Si vous avez du temps à perdre, rien ne vous empêche de vous abonner à ce blog.
Je m'engage (avez-vous remarqué que dans le dos je croise le majeur sur l'index de la main gauche ?) à publier régulièrement sur ledit endroit.

Photographiquement vôtre,

Alain Xtographe



lundi 4 février 2019

Lettre à Sarah




Mais qu'a donc bien pu écrire Saul Smitger à Miss Sarah
pour que celle-ci soit si en colère ?...









Eh bien voici la lettre :




Sarah,

Comme vous le savez, je me suis efforcé de prendre soin de vous depuis le décès de votre chère maman, qui vous a laissé sans famille aucune.
Je l'avais promis à la défunte sur son lit de souffrance, avant qu'elle ne trépasse.
Je cherche à m'acquitter au mieux de ma tâche dans un contexte difficile, il faut bien le dire. D'ailleurs un de vos cousins qui est parti vivre sous les tropiques et avec qui je garde une bonne relation, me l'a confirmé. Vous n'avez pas un caractère facile, facile.

Pour ne rien vous cacher, je m'attendais de votre part à un peu plus de coopération voire de compréhension puisque je vous ai désormais entièrement à ma charge. 

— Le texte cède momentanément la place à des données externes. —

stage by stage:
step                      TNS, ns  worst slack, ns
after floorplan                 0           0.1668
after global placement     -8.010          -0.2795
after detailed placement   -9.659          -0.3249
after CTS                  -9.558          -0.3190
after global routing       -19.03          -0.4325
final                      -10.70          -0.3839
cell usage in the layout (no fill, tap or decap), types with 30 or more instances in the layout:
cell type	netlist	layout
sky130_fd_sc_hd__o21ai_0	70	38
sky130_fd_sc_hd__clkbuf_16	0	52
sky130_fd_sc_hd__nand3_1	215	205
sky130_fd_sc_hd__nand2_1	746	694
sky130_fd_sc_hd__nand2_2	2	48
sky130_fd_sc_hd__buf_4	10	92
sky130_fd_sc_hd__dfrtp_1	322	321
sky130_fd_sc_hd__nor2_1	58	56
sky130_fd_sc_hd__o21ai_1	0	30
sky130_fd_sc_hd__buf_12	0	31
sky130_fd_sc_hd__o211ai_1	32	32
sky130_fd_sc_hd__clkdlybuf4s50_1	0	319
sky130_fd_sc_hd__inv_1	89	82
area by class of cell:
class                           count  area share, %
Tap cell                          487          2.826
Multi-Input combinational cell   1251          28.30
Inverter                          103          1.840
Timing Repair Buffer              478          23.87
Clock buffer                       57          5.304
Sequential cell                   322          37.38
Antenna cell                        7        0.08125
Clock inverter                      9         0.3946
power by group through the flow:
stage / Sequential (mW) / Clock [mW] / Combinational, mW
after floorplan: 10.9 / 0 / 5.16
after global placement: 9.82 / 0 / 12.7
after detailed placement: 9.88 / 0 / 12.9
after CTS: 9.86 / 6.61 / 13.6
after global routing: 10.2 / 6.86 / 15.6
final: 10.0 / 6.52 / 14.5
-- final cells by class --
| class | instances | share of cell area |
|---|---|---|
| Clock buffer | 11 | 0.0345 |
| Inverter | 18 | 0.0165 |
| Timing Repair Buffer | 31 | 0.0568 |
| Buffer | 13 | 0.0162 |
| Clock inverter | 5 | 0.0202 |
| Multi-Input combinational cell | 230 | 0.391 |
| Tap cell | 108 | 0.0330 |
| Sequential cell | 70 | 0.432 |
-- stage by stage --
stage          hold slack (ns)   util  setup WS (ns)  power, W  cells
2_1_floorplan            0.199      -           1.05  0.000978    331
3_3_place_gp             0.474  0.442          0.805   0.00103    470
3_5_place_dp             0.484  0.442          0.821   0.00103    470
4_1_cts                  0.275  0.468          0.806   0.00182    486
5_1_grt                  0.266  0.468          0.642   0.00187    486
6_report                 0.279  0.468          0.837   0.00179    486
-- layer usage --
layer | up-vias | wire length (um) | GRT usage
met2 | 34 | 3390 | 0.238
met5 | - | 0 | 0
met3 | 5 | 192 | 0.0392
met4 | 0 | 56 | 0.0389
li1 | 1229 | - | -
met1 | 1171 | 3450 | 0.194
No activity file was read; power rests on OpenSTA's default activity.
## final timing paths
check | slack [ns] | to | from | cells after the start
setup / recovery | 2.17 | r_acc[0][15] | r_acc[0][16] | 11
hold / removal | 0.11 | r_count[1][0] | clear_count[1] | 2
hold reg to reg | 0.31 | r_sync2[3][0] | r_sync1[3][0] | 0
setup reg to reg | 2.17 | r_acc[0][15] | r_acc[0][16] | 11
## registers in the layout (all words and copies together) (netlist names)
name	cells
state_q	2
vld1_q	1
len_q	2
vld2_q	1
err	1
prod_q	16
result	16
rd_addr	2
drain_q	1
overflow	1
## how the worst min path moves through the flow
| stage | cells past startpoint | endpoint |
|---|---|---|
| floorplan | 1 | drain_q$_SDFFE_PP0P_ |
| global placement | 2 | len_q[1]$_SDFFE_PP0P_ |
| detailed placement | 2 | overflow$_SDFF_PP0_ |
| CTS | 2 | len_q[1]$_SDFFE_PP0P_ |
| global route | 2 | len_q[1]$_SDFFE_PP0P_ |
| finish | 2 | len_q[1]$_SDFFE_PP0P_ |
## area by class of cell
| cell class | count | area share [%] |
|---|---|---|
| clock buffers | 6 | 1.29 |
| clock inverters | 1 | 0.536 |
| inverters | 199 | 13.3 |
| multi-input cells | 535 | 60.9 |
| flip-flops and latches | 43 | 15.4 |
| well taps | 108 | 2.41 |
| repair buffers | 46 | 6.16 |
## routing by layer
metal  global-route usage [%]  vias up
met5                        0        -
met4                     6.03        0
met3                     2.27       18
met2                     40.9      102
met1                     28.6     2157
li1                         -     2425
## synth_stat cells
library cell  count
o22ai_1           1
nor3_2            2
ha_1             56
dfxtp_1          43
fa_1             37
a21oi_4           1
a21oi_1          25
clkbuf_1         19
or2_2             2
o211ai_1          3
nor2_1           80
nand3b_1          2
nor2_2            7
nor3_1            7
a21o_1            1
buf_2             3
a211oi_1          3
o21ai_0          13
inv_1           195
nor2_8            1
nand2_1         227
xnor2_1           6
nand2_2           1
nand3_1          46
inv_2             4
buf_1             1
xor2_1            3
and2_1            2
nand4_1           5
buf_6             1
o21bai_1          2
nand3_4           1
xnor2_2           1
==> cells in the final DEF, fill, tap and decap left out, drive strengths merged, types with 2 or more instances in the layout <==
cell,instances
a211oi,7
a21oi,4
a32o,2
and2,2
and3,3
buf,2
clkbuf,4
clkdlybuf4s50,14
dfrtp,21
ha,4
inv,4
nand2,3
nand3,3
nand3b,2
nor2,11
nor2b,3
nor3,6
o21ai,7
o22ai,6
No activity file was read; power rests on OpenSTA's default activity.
--- config.mk ---
export PLATFORM = sky130hd
export DESIGN_NAME = uart_tx_slave
export DESIGN_NICKNAME = d
export VERILOG_FILES = /design/src/rtl/uart_tx_slave.sv
export SDC_FILE = /design/constraint.sdc
export NUM_CORES = 1
export LEC_CHECK = 0
export BUFFER_PORTS_ARGS = -buffer_cell sky130_fd_sc_hd__buf_2
export CORE_ASPECT_RATIO = 1.25
export CORE_MARGIN = 4
export CORE_UTILIZATION = 55
export CTS_BUF_LIST = sky130_fd_sc_hd__clkbuf_16
export DETAILED_ROUTE_END_ITERATION = 7
export PLACE_DENSITY = 0.95
export REMOVE_ABC_BUFFERS = 1
export SLEW_MARGIN = 25
export SYNTH_ARGS = -nofsm -noshare
export SYNTH_HDL_FRONTEND = slang
export SYNTH_SLANG_ARGS = --single-unit
--- constraint.sdc ---
create_clock -name clk -period 3.26 [get_ports clk]
set_input_delay 0.326 -clock clk [delete_from_list [all_inputs] [get_ports clk]]
set_output_delay 0.326 -clock clk [all_outputs]
set_load 0.02 [all_outputs]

Je m'aperçois que vous avez de nouveau effectué des achats inconsidérés, pour ne pas dire inutiles. Vous vous comportez comme si tout demeurait comme avant. Or il n'en est rien.

Récemment, vous avez prétendu que vous me rembourseriez toutes les avances que je vous ai faites, sur l'héritage de votre mère, dès que vous entrerez en sa possession.

Je me suis renseigné auprès du notaire. Il se fait que votre mère laisse uniquement un bon paquet de dettes, ayant mené grand train.

J'avoue que moi-même j'ignorais ce qu'il en était. Sinon, vous pensez bien que je n'aurais pas été le dernier amant de votre mère, si j'avais su que là rombière était ruinée. Quelle garce !
Oui, je suis un gigolo, et cette fois je me suis fait bien berner. Je croyais toucher le pactole, et bernique !

Dans ces nouvelles circonstances vous comprendrez aisément qu'il n'est désormais plus question que vous puissiez compter sur moi pour quoi que ce soit, et certainement pas pour me soutirer le moindre Louis d'or.
En outre, à l'avenir, il est hors de question que je fréquente votre lit.

Adieu ! Vous êtes finalement pire que votre mère !
Sous vos airs de sainte-nitouche se cache une fieffée gourgandine doublée d'une harpie.

Bien évidemment je ne vous exprime pas les sentiments qui sont les miens à votre égard, vous tomberiez en syncope.


Saul Smitger 

vendredi 1 février 2019

Le point. Sans être final.


Depuis quelques mois je n'écris quasiment plus de texte… disons… plutôt personnels.
Enfin, je n'en écris plus… sur ce blog.
Je suis devenu moins prolixe de l'intime de moi. Je ne vis pas cela comme un repli, encore moins comme une stratégie, encore que… 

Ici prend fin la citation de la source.